Generalized Young measures and the hydrodynamic limit of condensing zero range processes

Condensing zero range processes (ZRPs) are stochastic interacting particle systems that exhibit phase separation with the emergence of a condensate. Standard approaches for deriving a hydrodynamic limit of the density fail in these models, and an effective macroscopic description has not been rigorously established, yet. In this article we prove that the limiting triple $(\pi,W,\sigma)$ of the empirical density, the empirical current, and the empirical jump rate of the ZRP satisfies the continuity equation $\partial_t\pi=-{\rm{div}}W$ in the sense of distributions.
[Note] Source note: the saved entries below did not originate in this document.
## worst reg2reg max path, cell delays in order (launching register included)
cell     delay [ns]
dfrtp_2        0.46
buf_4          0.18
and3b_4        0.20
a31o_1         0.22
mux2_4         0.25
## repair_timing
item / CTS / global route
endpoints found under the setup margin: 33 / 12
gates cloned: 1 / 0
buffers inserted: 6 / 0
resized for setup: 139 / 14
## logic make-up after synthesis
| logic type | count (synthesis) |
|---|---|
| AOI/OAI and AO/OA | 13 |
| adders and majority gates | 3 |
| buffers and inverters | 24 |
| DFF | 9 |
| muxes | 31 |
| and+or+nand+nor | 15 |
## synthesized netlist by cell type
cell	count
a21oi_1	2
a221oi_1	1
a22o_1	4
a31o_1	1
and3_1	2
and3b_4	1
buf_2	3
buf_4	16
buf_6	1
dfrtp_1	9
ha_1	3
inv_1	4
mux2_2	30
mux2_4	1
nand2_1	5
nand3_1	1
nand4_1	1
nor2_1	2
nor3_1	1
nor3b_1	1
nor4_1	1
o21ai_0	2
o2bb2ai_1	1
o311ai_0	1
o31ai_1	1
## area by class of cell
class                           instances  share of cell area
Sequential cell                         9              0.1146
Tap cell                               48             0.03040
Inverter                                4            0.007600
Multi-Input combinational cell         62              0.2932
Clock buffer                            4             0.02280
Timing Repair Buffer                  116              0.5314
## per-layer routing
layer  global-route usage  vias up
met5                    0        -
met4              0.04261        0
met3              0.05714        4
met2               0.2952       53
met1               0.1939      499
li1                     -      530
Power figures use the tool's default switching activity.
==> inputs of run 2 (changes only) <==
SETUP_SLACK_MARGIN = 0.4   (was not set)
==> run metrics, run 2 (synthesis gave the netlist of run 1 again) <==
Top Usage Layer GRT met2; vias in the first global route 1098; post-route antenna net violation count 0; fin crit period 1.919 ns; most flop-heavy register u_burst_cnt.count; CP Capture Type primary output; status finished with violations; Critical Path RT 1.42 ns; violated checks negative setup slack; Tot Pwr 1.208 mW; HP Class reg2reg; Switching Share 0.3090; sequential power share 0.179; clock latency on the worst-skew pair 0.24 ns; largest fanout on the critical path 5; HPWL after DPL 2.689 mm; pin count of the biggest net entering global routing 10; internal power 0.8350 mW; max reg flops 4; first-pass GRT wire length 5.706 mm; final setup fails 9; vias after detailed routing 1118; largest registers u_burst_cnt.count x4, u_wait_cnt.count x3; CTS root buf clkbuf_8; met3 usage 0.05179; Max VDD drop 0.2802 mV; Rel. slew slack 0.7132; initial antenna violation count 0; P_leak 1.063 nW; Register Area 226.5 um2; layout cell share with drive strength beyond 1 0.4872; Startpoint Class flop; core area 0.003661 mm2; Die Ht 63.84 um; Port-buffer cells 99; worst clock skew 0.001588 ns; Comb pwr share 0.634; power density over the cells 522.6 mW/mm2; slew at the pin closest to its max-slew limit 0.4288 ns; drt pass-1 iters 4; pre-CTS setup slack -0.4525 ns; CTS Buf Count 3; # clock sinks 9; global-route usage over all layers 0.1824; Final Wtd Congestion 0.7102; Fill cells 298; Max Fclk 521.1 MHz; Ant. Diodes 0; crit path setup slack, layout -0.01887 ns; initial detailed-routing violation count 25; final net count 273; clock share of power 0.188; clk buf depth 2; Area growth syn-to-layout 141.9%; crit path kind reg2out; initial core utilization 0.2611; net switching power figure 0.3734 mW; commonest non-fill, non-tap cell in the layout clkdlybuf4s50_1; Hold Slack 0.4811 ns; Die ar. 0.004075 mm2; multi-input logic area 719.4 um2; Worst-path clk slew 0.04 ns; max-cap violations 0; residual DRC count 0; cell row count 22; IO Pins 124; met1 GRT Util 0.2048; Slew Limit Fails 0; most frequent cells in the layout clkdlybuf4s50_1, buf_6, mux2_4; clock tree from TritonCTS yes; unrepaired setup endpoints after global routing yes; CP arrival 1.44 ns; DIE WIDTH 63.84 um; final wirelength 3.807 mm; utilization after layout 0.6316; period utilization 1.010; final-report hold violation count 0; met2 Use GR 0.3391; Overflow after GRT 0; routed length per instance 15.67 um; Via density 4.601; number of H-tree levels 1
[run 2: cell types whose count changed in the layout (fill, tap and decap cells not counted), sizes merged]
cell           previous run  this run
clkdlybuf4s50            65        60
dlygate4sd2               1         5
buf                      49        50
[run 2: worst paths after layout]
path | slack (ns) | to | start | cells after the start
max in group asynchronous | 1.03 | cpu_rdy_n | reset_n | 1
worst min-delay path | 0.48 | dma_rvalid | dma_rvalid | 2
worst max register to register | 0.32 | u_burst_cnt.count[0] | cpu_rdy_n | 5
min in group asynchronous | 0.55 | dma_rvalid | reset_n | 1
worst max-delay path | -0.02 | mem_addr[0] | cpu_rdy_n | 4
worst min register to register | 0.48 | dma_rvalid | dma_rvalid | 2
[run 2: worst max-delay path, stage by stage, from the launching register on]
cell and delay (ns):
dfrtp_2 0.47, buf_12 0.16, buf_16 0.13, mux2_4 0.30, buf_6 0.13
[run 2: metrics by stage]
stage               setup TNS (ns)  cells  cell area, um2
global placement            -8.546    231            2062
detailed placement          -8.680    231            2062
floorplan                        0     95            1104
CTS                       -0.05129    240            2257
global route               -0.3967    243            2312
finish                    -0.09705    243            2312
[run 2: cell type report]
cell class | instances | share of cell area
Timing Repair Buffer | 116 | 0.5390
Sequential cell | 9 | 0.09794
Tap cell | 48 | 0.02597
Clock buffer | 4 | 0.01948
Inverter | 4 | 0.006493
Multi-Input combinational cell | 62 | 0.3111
Here $(\pi_t)_{t\geq 0}$ is a $w^*$-continuous curve of finite non-negative measures on the torus $\mathbb{T}^d$, $\sigma_t\in H^1(\mathbb{T}^d)$ and $W_t=-\nabla\sigma_t$ is a vector-valued measure that is absolutely continuous with respect to the Lebesgue measure, for all almost all $t\geq 0$. In order to obtain a closed equation we propose a generalization of Young measures and we prove that for symmetric ZRPs on the torus, the hydrodynamic limit of the density is a generalized Young-measure-valued weak solution $\boldsymbol{\pi}=(\boldsymbol{\pi}_t)_{t\geq 0}$ to a saturated filtration equation $\partial_t\boldsymbol{\pi}=\Delta\Phi(\boldsymbol{\pi})$. Furthermore we prove a one-sided two-blocks estimate and we give an equivalent criterion for its validity. Assuming the validity of the two-blocks estimate one obtains the equation $\partial_t\pi=\Delta\Phi(\pi^{ac})$ for the empirical density, where $\pi=\pi^{ac}+\pi^\perp$ is the Radon-Nikodym decomposition.